Where the word "cells" occurs in a line of the data, return the whole line.

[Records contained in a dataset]

BEGIN

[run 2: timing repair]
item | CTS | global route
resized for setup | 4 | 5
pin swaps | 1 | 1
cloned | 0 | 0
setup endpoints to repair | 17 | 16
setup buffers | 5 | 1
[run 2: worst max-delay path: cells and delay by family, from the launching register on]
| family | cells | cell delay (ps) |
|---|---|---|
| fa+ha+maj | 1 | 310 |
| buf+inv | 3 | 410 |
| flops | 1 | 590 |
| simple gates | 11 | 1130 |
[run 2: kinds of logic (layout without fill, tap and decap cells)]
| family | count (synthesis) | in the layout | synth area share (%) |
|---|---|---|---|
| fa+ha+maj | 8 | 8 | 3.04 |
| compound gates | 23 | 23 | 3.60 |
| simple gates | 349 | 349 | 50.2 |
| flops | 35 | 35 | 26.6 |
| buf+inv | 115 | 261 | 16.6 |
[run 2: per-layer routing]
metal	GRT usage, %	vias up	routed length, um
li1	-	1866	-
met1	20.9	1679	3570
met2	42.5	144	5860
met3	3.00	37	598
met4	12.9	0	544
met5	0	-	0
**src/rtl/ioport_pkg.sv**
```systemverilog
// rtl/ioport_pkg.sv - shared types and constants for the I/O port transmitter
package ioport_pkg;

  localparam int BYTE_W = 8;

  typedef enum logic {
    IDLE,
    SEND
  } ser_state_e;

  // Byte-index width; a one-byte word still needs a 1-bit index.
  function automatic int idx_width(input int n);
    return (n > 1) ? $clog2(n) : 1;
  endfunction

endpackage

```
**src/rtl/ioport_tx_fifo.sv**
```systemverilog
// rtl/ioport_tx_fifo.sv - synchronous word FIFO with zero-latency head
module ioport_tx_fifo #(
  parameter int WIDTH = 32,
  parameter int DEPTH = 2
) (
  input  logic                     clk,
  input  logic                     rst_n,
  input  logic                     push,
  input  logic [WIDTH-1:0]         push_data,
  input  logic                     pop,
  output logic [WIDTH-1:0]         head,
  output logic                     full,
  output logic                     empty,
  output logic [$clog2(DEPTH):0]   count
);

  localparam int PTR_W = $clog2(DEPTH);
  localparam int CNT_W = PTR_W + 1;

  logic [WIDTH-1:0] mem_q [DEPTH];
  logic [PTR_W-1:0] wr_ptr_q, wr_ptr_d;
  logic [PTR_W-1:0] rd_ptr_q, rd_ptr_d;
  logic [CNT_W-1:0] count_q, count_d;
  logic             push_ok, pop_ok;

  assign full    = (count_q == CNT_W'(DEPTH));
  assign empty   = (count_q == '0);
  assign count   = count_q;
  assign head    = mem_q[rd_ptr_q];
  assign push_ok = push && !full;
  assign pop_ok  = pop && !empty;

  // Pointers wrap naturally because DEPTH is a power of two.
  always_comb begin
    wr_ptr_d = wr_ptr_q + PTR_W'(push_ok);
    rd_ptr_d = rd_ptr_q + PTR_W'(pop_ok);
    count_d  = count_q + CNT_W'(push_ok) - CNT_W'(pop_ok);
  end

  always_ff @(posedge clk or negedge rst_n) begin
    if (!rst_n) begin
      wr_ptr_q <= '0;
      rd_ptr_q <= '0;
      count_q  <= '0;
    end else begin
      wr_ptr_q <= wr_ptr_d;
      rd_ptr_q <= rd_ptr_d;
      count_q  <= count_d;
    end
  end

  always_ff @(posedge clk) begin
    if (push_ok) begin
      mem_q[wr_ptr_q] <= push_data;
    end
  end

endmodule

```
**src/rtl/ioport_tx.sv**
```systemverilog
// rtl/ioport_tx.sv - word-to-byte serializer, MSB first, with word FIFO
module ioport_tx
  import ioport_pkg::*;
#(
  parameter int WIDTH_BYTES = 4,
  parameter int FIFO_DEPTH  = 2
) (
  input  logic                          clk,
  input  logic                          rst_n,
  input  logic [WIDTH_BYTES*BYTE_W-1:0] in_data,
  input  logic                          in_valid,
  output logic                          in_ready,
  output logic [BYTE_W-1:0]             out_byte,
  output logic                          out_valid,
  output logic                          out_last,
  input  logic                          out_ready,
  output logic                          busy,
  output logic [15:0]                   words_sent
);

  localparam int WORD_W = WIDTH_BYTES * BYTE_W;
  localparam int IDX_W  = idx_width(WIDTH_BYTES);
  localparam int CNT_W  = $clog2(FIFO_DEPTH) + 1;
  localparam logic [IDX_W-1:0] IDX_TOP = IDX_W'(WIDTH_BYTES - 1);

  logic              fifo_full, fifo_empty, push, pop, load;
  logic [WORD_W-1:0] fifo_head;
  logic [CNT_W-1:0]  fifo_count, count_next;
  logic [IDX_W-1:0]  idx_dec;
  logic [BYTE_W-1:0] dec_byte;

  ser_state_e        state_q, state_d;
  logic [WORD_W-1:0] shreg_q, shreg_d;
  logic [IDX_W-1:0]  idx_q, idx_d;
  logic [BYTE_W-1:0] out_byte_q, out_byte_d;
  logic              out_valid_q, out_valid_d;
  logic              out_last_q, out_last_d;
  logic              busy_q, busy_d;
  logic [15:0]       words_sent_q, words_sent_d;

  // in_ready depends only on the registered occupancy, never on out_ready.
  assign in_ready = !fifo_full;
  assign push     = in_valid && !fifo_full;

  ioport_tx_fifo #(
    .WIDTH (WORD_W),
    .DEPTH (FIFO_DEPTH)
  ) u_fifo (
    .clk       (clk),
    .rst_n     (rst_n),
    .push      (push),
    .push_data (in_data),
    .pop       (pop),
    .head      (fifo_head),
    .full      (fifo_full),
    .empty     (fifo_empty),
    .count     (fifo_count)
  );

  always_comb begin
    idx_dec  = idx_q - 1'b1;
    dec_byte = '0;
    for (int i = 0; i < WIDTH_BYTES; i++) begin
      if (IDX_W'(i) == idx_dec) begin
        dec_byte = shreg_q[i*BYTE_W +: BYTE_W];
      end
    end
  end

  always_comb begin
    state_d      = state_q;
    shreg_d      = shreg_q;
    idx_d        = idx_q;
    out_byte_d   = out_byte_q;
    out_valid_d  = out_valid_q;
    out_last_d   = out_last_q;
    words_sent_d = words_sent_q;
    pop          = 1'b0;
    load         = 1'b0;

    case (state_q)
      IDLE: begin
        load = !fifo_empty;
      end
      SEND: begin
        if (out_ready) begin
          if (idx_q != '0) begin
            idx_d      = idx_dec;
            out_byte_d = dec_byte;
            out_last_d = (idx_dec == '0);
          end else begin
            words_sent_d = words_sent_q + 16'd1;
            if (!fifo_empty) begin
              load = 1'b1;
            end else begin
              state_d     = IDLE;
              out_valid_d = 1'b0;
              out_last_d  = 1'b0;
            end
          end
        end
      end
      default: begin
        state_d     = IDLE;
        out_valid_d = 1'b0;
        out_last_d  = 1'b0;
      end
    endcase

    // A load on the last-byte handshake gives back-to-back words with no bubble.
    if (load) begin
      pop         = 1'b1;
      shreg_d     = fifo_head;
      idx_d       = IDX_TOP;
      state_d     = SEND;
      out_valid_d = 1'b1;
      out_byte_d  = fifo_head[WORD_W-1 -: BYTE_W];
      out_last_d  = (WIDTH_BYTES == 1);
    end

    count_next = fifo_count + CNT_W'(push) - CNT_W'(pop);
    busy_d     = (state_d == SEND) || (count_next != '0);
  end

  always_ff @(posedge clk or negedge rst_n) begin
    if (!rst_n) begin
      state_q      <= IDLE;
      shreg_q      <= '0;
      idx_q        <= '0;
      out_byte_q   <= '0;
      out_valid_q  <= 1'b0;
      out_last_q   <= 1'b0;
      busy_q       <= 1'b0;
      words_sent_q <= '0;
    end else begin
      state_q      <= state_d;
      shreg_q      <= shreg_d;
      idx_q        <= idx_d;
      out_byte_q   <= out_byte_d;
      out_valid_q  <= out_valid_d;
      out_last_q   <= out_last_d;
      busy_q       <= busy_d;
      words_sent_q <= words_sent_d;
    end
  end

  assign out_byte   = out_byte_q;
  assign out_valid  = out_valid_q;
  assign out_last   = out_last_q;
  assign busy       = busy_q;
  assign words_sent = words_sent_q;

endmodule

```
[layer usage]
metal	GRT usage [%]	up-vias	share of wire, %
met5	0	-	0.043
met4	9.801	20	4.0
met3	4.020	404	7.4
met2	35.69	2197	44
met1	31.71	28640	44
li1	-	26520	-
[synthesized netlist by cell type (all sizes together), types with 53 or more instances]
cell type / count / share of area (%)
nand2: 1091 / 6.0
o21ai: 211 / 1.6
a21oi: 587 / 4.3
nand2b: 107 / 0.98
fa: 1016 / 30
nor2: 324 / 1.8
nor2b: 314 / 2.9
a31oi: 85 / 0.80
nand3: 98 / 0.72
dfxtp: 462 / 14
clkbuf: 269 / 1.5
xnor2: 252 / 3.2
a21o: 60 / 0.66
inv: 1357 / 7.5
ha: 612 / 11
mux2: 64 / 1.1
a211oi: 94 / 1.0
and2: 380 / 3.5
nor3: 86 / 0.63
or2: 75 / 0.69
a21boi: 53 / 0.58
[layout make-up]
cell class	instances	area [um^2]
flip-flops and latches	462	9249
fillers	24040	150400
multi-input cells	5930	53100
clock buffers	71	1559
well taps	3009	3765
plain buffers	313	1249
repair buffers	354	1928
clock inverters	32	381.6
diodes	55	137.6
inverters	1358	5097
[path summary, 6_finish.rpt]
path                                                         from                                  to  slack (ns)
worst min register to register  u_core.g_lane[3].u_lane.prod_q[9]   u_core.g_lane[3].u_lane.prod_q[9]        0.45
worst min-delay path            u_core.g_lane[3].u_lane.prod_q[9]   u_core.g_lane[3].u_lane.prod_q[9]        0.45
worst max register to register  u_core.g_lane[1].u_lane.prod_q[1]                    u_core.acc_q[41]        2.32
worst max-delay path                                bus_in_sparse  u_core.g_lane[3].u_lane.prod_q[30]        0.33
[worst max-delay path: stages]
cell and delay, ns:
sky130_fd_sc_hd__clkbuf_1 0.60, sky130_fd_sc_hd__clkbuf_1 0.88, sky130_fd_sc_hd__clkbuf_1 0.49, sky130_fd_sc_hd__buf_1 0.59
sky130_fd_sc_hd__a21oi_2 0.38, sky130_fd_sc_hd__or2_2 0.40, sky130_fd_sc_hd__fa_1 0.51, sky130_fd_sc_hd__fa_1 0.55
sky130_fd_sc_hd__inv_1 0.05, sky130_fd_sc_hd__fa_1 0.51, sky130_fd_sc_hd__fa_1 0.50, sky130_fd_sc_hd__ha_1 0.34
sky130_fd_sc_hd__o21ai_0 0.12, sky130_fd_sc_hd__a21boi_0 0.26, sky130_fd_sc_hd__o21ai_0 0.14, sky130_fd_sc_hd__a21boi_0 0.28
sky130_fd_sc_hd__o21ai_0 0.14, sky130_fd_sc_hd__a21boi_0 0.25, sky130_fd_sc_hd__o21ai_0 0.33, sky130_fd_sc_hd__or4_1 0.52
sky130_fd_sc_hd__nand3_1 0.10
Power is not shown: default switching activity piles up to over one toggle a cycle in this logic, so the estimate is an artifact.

END

## [EXPECTED ANSWER]
[run 2: worst max-delay path: cells and delay by family, from the launching register on]
| family | cells | cell delay (ps) |
[run 2: kinds of logic (layout without fill, tap and decap cells)]
multi-input cells	5930	53100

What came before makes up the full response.